SU-CS205L FEB042025

“regularization”: removing columns (i.e. explicitly making things roughly degenerate to fit more generally)

“tall full-rank matrix” (i.e. let \(A\) be \(m \times n\), such that \(m \geq n\)).

Solving such full-rank linear systems—

\begin{equation} Ac = b \implies U \Sigma V^{T} c = b \implies \Sigma \qty(V^{T}c) = U^{T} b \end{equation}

We can now solve this above by simply dividing by the nonzero singular values of each row (since we are full rank, this is true). The last equations are zero.

“classic” method for solving least squares—

\begin{equation} A^{T}A c = A^{T} b \end{equation}

this only works if we know \(Ac = b\) (that the problem is solvable.)

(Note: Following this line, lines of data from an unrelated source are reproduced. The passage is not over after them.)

<file path="src/rtl/cnm_pkg.sv">
package cnm_pkg;

  localparam int MAX_NODES   = 1024;
  localparam int ADDR_W      = $clog2(MAX_NODES);
  localparam int CNT_W       = $clog2(MAX_NODES + 1);
  localparam int ID_W        = 24;
  localparam int COORD_W     = 32;
  localparam int TOL_W       = 31;
  localparam int CMP_W       = COORD_W + 2;
  localparam int QUEUE_DEPTH = 2;
  localparam int QPTR_W      = $clog2(QUEUE_DEPTH);

  localparam logic [TOL_W-1:0] TOL_RESET = TOL_W'(1);

  typedef struct packed {
    logic                      first_of_set;
    logic [ID_W-1:0]           node_id;
    logic signed [COORD_W-1:0] x_coord;
    logic signed [COORD_W-1:0] y_coord;
    logic                      excluded;
  } in_t;

  typedef struct packed {
    logic [ID_W-1:0] merge_to_id;
    logic            store_full;
  } out_t;

  typedef struct packed {
    logic                      clear;
    logic                      eligible;
    logic [ID_W-1:0]           node_id;
    logic signed [COORD_W-1:0] x_coord;
    logic signed [COORD_W-1:0] y_coord;
  } cmd_t;

  typedef struct packed {
    logic [ID_W-1:0]           node_id;
    logic signed [COORD_W-1:0] x_coord;
    logic signed [COORD_W-1:0] y_coord;
  } node_t;

  typedef enum logic [1:0] {
    ST_IDLE,
    ST_SCAN,
    ST_FINISH
  } state_t;

endpackage

</file>
<file path="src/rtl/cnm_front.sv">
module cnm_front import cnm_pkg::*; (
  input  logic clk,
  input  logic rst_n,
  input  logic in_valid,
  output logic in_stall,
  input  in_t  in_data,
  output logic q_valid,
  output cmd_t q_cmd,
  input  logic q_pop
);

  cmd_t              slot_r [QUEUE_DEPTH];
  logic [QPTR_W-1:0] wr_ptr_r, wr_ptr_nxt;
  logic [QPTR_W-1:0] rd_ptr_r, rd_ptr_nxt;
  logic [QPTR_W:0]   fill_r, fill_nxt;
  logic              push;
  cmd_t              cmd_in;

  // classify
  always_comb begin
    cmd_in.clear    = in_data.first_of_set;
    cmd_in.eligible = !in_data.excluded && (in_data.node_id != '0);
    cmd_in.node_id  = in_data.node_id;
    cmd_in.x_coord  = in_data.x_coord;
    cmd_in.y_coord  = in_data.y_coord;
  end

  assign in_stall = (fill_r == (QPTR_W+1)'(QUEUE_DEPTH));
  assign push     = in_valid && !in_stall;
  assign q_valid  = (fill_r != '0);
  assign q_cmd    = slot_r[rd_ptr_r];

  always_comb begin
    wr_ptr_nxt = push ? wr_ptr_r + 1'b1 : wr_ptr_r;
    rd_ptr_nxt = q_pop ? rd_ptr_r + 1'b1 : rd_ptr_r;
    fill_nxt   = fill_r;
    if (push && !q_pop) begin
      fill_nxt = fill_r + 1'b1;
    end else if (!push && q_pop) begin
      fill_nxt = fill_r - 1'b1;
    end
  end

  always_ff @(posedge clk) begin
    if (!rst_n) begin
      wr_ptr_r <= '0;
      rd_ptr_r <= '0;
      fill_r   <= '0;
    end else begin
      wr_ptr_r <= wr_ptr_nxt;
      rd_ptr_r <= rd_ptr_nxt;
      fill_r   <= fill_nxt;
    end
  end

  always_ff @(posedge clk) begin
    if (push) begin
      slot_r[wr_ptr_r] <= cmd_in;
    end
  end

endmodule

</file>
<file path="config.mk">
export PLATFORM = sky130hd
export DESIGN_NAME = cnm_front
export DESIGN_NICKNAME = d
export VERILOG_FILES = /design/src/rtl/cnm_pkg.sv /design/src/rtl/cnm_front.sv
export SDC_FILE = /design/constraint.sdc
export NUM_CORES = 1
export LEC_CHECK = 0
export ABC_CLOCK_PERIOD_IN_PS = 16100
export BUFFER_PORTS_ARGS = -buffer_cell sky130_fd_sc_hd__clkbuf_2
export CELL_PAD_IN_SITES_DETAIL_PLACEMENT = 1
export CELL_PAD_IN_SITES_GLOBAL_PLACEMENT = 1
export CORE_MARGIN = 1.5
export CORE_UTILIZATION = 25
export CTS_CLUSTER_DIAMETER = 200
export DETAILED_ROUTE_END_ITERATION = 16
export HOLD_SLACK_MARGIN = 0.06
export PLACE_DENSITY_LB_ADDON = 0.1
export SLEW_MARGIN = 20
export SYNTH_ARGS = -nofsm -noshare
export SYNTH_HDL_FRONTEND = slang
export SYNTH_SLANG_ARGS = --single-unit
</file>
<file path="constraint.sdc">
create_clock -name clk -period 16.1 [get_ports clk]
set_input_delay 3.22 -clock clk [delete_from_list [all_inputs] [get_ports clk]]
set_output_delay 3.22 -clock clk [all_outputs]
set_load 0.1 [all_outputs]
</file>
==> flow_metrics.env <==
export IMPL_synth_nets=409
export IMPL_htree_levels=4
export IMPL_grt_setup_unrepaired="no"
export IMPL_core_area_um2=26900
export IMPL_cp_max_fo=75
export IMPL_cts_made_buffers=17
export IMPL_ys_seq_elements=185
export IMPL_num_rows=60
export IMPL_fin_total_pwr_w=0.00140
export IMPL_io_buffer_count=185
export IMPL_final_net_count=607
export IMPL_combinationalPowerShare_pct=27.9
export IMPL_grt_ovfl_total=0
export IMPL_start_kind="flop"
export IMPL_grt_usage_pct=11.2
export IMPL_min_from="rd_ptr_r"
export IMPL_root_buffer="clkbuf_16"
export IMPL_yosys_most_used_dff="edfxtp_1"
export IMPL_avgViaCountPerCell=4.10
export IMPL_p_leak_nw=3.22
export IMPL_grt_pass1_vias=4039
export IMPL_async_flop_share_pct=0
export IMPL_finalCriticalPeriod_ns=5.65
export IMPL_hold_path_class="reg -> reg"
export IMPL_arrival_ns=2.43
export IMPL_vias=3551
export IMPL_finalHoldViolCount=0
export IMPL_initial_utilization_pct=25.3
export IMPL_drc_errors=0
export IMPL_setup_viol=0
export IMPL_maxSlewHeadroom_pct=46.6
export IMPL_tns_ns=0
export IMPL_clock_path_buffers=2
export IMPL_p_switching_w=0.000535
export IMPL_fin_crit_sh_pct=35.1
export IMPL_cts_hold_buf=0
export IMPL_maxCapViolations=0
export IMPL_io_pins=186
export IMPL_yosysTopAreaCell="edfxtp_1"
export IMPL_max_freq_mhz=177
export IMPL_synth_area_leaders="edfxtp_1 79%, mux2_1 15%, buf_6 1.5%"
export IMPL_synth_area_um2=6810
export IMPL_r2r_start="fill_r[0]"
export IMPL_p_seq_share_pct=42.6
export IMPL_slew_violations=0
export IMPL_max_stage_delay_ns=0.65
export IMPL_crit_buf_inv=2
export IMPL_wire_per_inst_um=17.4
export IMPL_p_clk_share_pct=29.5
export IMPL_clock_skew_final_ns=0.0104
export IMPL_crit_type="reg -> out"
export IMPL_areaGrowthSynthToFinish_pct=27.3
export IMPL_antenna_found_initial=0
export IMPL_drt_iter0_drc=143
export IMPL_dp_hpwl_mm=9.65
export IMPL_cp_required_ns=12.88
export IMPL_power_internal_w=0.000860
export IMPL_path_clk_slew_ns=0.07
export IMPL_ant_nets=0
export IMPL_post_cts_buffers=0
export IMPL_yosysMostFrequentCell="edfxtp_1"
export IMPL_die_w_um=168
export IMPL_gp_congestion=0.660
export IMPL_grt_pass1_wl_mm=23.4
export IMPL_cts_tree="built"
export IMPL_layout_setup_ws_ns=10.45
export IMPL_die_area_um2=28200
export IMPL_grt_max_degree=76
export IMPL_ys_warn_count=0
export IMPL_clk_latency_ns=0.42
export IMPL_worstPathCellList="buf_6 > mux2_1 > clkbuf_2"
export IMPL_clock_sinks=185
export IMPL_drt_wl_total_mm=15.0
export IMPL_switching_share_pct=38.3
export IMPL_synth_edf_count=180
export IMPL_cts_resized=0
export IMPL_yosysUniqueCellTypes=23
export IMPL_first_pass_iters=4
export IMPL_yosysSeqAreaShare_pct=80.9
export IMPL_die_y_um=168
export IMPL_dp_worst_setup_slack_ns=10.82
export IMPL_worst_setup_path_end_kind="primary output"
export IMPL_synthTopCellsByCount="180 x edfxtp_1, 90 x mux2_1, 9 x buf_6"
export IMPL_crit_path_top_delay_cell="buf_6"
export IMPL_ir_drop_mv=0.0567
export IMPL_avgSynthCellArea_um2=21.7
export IMPL_tightest_slew_ns=0.801
export IMPL_run_status="completed"
export IMPL_crit_family="buffers and inverters"
export IMPL_synth_top_area_share_pct=79.4
export IMPL_num_antenna_cells=0
export IMPL_power_density_nw_per_um2=161
export IMPL_syn_inst=314
export IMPL_drive_gt1_share_pct=42.5
-- placed cells by master, fill, tap and decap left out, types with 2 or more instances in the layout --
master	count
clkbuf_2	185
edfxtp_1	180
mux2_1	90
clkbuf_16	17
nor4_1	6
inv_6	5
nor2_1	4
dfxtp_1	4
inv_1	3
inv_8	3
buf_4	3
xor2_1	2
clkbuf_1	2
clkinvlp_4	2
-- layout make-up --
type	count	area [um2]
clock buffers	19	433
clock inverters	13	135
fillers	2792	18200
inverters	4	15.0
multi-input cells	115	1190
flip-flops and latches	185	5510
well taps	341	427
repair buffers	189	960
-- layer usage --
| metal | GRT usage [%] | wire (um) | share of wire (%) |
|---|---|---|---|
| met1 | 13.5 | 6520 | 43 |
| met2 | 19.0 | 7510 | 50 |
| met3 | 3.31 | 821 | 5.5 |
| met4 | 4.00 | 201 | 1.3 |
| met5 | 0 | 0 | 0 |
-- cell families (layout without fill, tap and decap cells) --
logic type	after synthesis	after routing	synth area share, %
buf+inv	14	225	1.82
mux	90	90	14.9
simple gates	16	16	1.42
xor+xnor	3	3	0.386
compound gates	5	5	0.459
flops	185	185	80.9
fa+ha+maj	1	1	0.184
-- worst register-to-register path: cells and delay by family, from the launching register on --
kind                   cells  cell delay (ns)
and+or+nand+nor            2             0.83
DFF                        1             0.39
buffers and inverters      1             0.70
-- stage by stage --
stage | hold WS [ns] | cell area, um2 | std cells | utilization [%]
floorplan | 0.467 | 6810 | 314 | -
global placement | 0.483 | 8100 | 834 | 30.1
detailed placement | 0.511 | 8100 | 834 | 30.1
CTS | 0.528 | 8670 | 866 | 32.3
global route | 0.574 | 8670 | 866 | 32.3
finish | 0.521 | 8670 | 866 | 32.3
-- power groups by stage --
stage | sequential, W | combinational (W) | clock [W]
after floorplan | 0.000606 | 0.000329 | 0
after global routing | 0.000600 | 0.000405 | 0.000445
final | 0.000595 | 0.000389 | 0.000411
after CTS | 0.000596 | 0.000396 | 0.000429
after global placement | 0.000604 | 0.000393 | 0
after detailed placement | 0.000606 | 0.000395 | 0
-- sequential cells by signal, summed over array words and instances (netlist names), named ones only --
| name | count |
|---|---|
| wr_ptr_r | 1 |
| slot_r | 180 |
| fill_r | 2 |
| rd_ptr_r | 1 |
-- path summary, 6_finish.rpt --
kind | depth (start not counted) | endpoint | slack, ns
worst min-delay path | 2 | rd_ptr_r | 0.52
worst min register to register | 2 | rd_ptr_r | 0.52
worst max register to register | 3 | slot_r[1][59] | 13.80
worst max-delay path | 3 | q_cmd[89] | 10.45
(Power assumes the default switching activity.)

residuals based method for solving the problem—

\(b \in \text{range}\ A\), then \(Ac = b\). However, generally, only \(r = b- Ac\) is always true. So then the goal is to minimize residual:

\begin{equation} \min_{c} \qty(b - Ac) \end{equation}

Notice this is a vector! So to actually minimize it, we need to pick a norm. By convention we use 2 norms:

\begin{equation} \min_{c} \Vert \qty(b - Ac) \Vert_{2} \end{equation}

weighted least squares: some equations maybe more important than others—scaling the entries in the residuals (prior taking the norm); so we are actually trying to minimize \(\Vert Dr \Vert_{2}\) with diagonal \(D\), in particular meaning we have:

\begin{equation} Dr = Db - DAc \end{equation}

Suppose you are trying to minimize \(\Vert r \Vert^{2}_{2}\) to get rid of the square root (and so we can just foil and get a matrix equation):

\begin{equation} c^{T} A^{T} A c - 2b^{T} Ac \end{equation}

for weighting:

\begin{equation} c^{T}A^{T} D^{2}Ac - 2b^{T} D^{2} Ac \end{equation}

Critical point: \(\nabla f = 0\) ; any \(c\) that simultaneously solves all equations is a critical point.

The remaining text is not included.